[config.mk]
export PLATFORM = sky130hd
export DESIGN_NAME = tpwm_gen
export DESIGN_NICKNAME = d
export VERILOG_FILES = /design/src/rtl/tpwm_pkg.sv /design/src/rtl/tpwm_regs.sv /design/src/rtl/tpwm_carrier.sv /design/src/rtl/tpwm_dead.sv /design/src/rtl/tpwm_gen.sv
export SDC_FILE = /design/constraint.sdc
export NUM_CORES = 1
export LEC_CHECK = 0
export CAP_MARGIN = 10
export CORE_ASPECT_RATIO = 0.75
export CORE_MARGIN = 4
export CORE_UTILIZATION = 50
export DETAILED_ROUTE_END_ITERATION = 16
export PLACE_DENSITY_LB_ADDON = 0.05
export SYNTH_ARGS = -nofsm -noshare
export SYNTH_HDL_FRONTEND = slang
export SYNTH_SLANG_ARGS = --single-unit
[constraint.sdc]
create_clock -name clk -period 4.1 [get_ports clk]
set_input_delay 0.41 -clock clk [delete_from_list [all_inputs] [get_ports clk]]
set_output_delay 0.41 -clock clk [all_outputs]
set_load 0.005 [all_outputs]
[src/rtl/tpwm_pkg.sv]
package tpwm_pkg;
  localparam int unsigned NPH  = 3;
  localparam int unsigned NCMP = 4 * NPH;
  localparam int unsigned AW   = 4;
  localparam logic [AW-1:0] ADDR_PERIOD = 4'd0;
  localparam logic [AW-1:0] ADDR_DT_UP  = 4'd13;
  localparam logic [AW-1:0] ADDR_DT_LO  = 4'd14;
  // first sector that selects the second threshold of each pin
  localparam logic [2:0] SECTOR_SPLIT = 3'd3;
endpackage

[src/rtl/tpwm_regs.sv]
module tpwm_regs
  import tpwm_pkg::*;
#(
  parameter int unsigned CW = 16,
  parameter int unsigned DW = 8
) (
  input  logic          clk,
  input  logic          rst,
  input  logic          wr_en,
  input  logic [AW-1:0] wr_addr,
  input  logic [CW-1:0] wr_data,
  input  logic          load,
  output logic [CW-1:0] per_a,
  output logic [CW-1:0] cmp_a [NCMP],
  output logic [DW-1:0] dt_up,
  output logic [DW-1:0] dt_lo
);
  logic [CW-1:0] per_s;
  logic [CW-1:0] cmp_s [NCMP];

  always_ff @(posedge clk) begin
    if (rst) begin
      per_s <= '0;
      per_a <= '0;
      dt_up <= '0;
      dt_lo <= '0;
    end else begin
      if (wr_en && wr_addr == ADDR_PERIOD) per_s <= wr_data;
      if (wr_en && wr_addr == ADDR_DT_UP)  dt_up <= wr_data[DW-1:0];
      if (wr_en && wr_addr == ADDR_DT_LO)  dt_lo <= wr_data[DW-1:0];
      if (load) per_a <= per_s;
    end
  end

  for (genvar i = 0; i < NCMP; i++) begin : g_cmp
    always_ff @(posedge clk) begin
      if (rst) begin
        cmp_s[i] <= '0;
        cmp_a[i] <= '0;
      end else begin
        if (wr_en && wr_addr == AW'(i + 1)) cmp_s[i] <= wr_data;
        if (load) cmp_a[i] <= cmp_s[i];
      end
    end
  end

  // active period only moves on a load edge
  a_r8_shadow_hold: assert property (@(posedge clk) disable iff (rst)
    !load |=> $stable(per_a));
endmodule

[src/rtl/tpwm_carrier.sv]
module tpwm_carrier #(
  parameter int unsigned CW = 16
) (
  input  logic          clk,
  input  logic          rst,
  input  logic          en,
  input  logic [CW-1:0] period,
  output logic [CW-1:0] cnt,
  output logic          load
);
  logic wrap;
  assign wrap = en && (cnt == period);
  assign load = !en || wrap;

  always_ff @(posedge clk) begin
    if (rst || !en || wrap) cnt <= '0;
    else                    cnt <= cnt + 1'b1;
  end

  // counter never passes the active period
  a_r1_cnt_range: assert property (@(posedge clk) disable iff (rst)
    cnt <= period);
  // disabled counter sits at zero
  a_r9_cnt_clear: assert property (@(posedge clk) disable iff (rst)
    !en |=> cnt == '0);
endmodule

[src/rtl/tpwm_dead.sv]
module tpwm_dead #(
  parameter int unsigned DW = 8
) (
  input  logic          clk,
  input  logic          rst,
  input  logic          en,
  input  logic          want_up,
  input  logic          want_lo,
  input  logic [DW-1:0] dt_up,
  input  logic [DW-1:0] dt_lo,
  output logic          gate_up,
  output logic          gate_lo
);
  localparam logic [DW-1:0] IDLE_MAX = '1;

  logic [DW-1:0] idle;   // cycles both gates have been off
  logic          nxt_up, nxt_lo, can_up, can_lo;

  assign can_up = !gate_lo && (idle != '0) && (idle >= dt_up);
  assign can_lo = !gate_up && (idle != '0) && (idle >= dt_lo);
  assign nxt_up = en && want_up && (gate_up || can_up);
  assign nxt_lo = en && want_lo && !want_up && (gate_lo || can_lo);

  always_ff @(posedge clk) begin
    if (rst || !en) begin
      gate_up <= 1'b0;
      gate_lo <= 1'b0;
      idle    <= '0;
    end else begin
      gate_up <= nxt_up;
      gate_lo <= nxt_lo;
      if (nxt_up || nxt_lo)   idle <= '0;
      else if (idle != IDLE_MAX) idle <= idle + 1'b1;
    end
  end

  // pair exclusive
  a_r7_exclusive: assert property (@(posedge clk) disable iff (rst)
    !(gate_up && gate_lo));
  // upper rises only after lower was already off
  a_r5_up_after_lo: assert property (@(posedge clk) disable iff (rst)
    $rose(gate_up) |-> $past(!gate_lo));
  // lower rises only after upper was already off
  a_r6_lo_after_up: assert property (@(posedge clk) disable iff (rst)
    $rose(gate_lo) |-> $past(!gate_up));
  // disable turns the pair off
  a_r9_pair_off: assert property (@(posedge clk) disable iff (rst)
    !en |=> !gate_up && !gate_lo);
endmodule

[src/rtl/tpwm_gen.sv]
module tpwm_gen
  import tpwm_pkg::*;
#(
  parameter int unsigned CW = 16,
  parameter int unsigned DW = 8
) (
  input  logic          clk,
  input  logic          rst,
  input  logic          en,
  input  logic          wr_en,
  input  logic [3:0]    wr_addr,
  input  logic [CW-1:0] wr_data,
  input  logic [2:0]    sector,
  output logic [5:0]    gate_o
);
  logic [CW-1:0] per_a;
  logic [CW-1:0] cmp_a [NCMP];
  logic [DW-1:0] dt_up, dt_lo;
  logic [CW-1:0] cnt;
  logic          load;
  logic          second;

  assign second = (sector >= SECTOR_SPLIT);

  tpwm_regs #(.CW(CW), .DW(DW)) u_regs (
    .clk(clk), .rst(rst), .wr_en(wr_en), .wr_addr(wr_addr),
    .wr_data(wr_data), .load(load), .per_a(per_a), .cmp_a(cmp_a),
    .dt_up(dt_up), .dt_lo(dt_lo)
  );

  tpwm_carrier #(.CW(CW)) u_carrier (
    .clk(clk), .rst(rst), .en(en), .period(per_a), .cnt(cnt), .load(load)
  );

  for (genvar p = 0; p < NPH; p++) begin : g_ph
    logic [CW-1:0] thr_up, thr_lo;
    logic          want_up, want_lo;
    assign thr_up  = second ? cmp_a[4*p+1] : cmp_a[4*p];
    assign thr_lo  = second ? cmp_a[4*p+3] : cmp_a[4*p+2];
    assign want_up = cnt < thr_up;
    assign want_lo = cnt < thr_lo;

    tpwm_dead #(.DW(DW)) u_dead (
      .clk(clk), .rst(rst), .en(en), .want_up(want_up), .want_lo(want_lo),
      .dt_up(dt_up), .dt_lo(dt_lo),
      .gate_up(gate_o[2*p]), .gate_lo(gate_o[2*p+1])
    );
  end

  // a zero threshold in both sets keeps the upper gate of U off
  a_r4_zero_off: assert property (@(posedge clk) disable iff (rst)
    (cmp_a[0] == '0 && cmp_a[1] == '0 && $past(cmp_a[0] == '0 && cmp_a[1] == '0))
      |-> !gate_o[0]);
endmodule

What to do: Please copy the lines above from the line with "if (wr_en && wr_addr == ADDR_DT_UP)" up to and including the line with "assign wrap = en && (cnt == period);", exactly as written and with nothing else.

Solution to the exercise:
      if (wr_en && wr_addr == ADDR_DT_UP)  dt_up <= wr_data[DW-1:0];
      if (wr_en && wr_addr == ADDR_DT_LO)  dt_lo <= wr_data[DW-1:0];
      if (load) per_a <= per_s;
    end
  end

  for (genvar i = 0; i < NCMP; i++) begin : g_cmp
    always_ff @(posedge clk) begin
      if (rst) begin
        cmp_s[i] <= '0;
        cmp_a[i] <= '0;
      end else begin
        if (wr_en && wr_addr == AW'(i + 1)) cmp_s[i] <= wr_data;
        if (load) cmp_a[i] <= cmp_s[i];
      end
    end
  end

  // active period only moves on a load edge
  a_r8_shadow_hold: assert property (@(posedge clk) disable iff (rst)
    !load |=> $stable(per_a));
endmodule

[src/rtl/tpwm_carrier.sv]
module tpwm_carrier #(
  parameter int unsigned CW = 16
) (
  input  logic          clk,
  input  logic          rst,
  input  logic          en,
  input  logic [CW-1:0] period,
  output logic [CW-1:0] cnt,
  output logic          load
);
  logic wrap;
  assign wrap = en && (cnt == period);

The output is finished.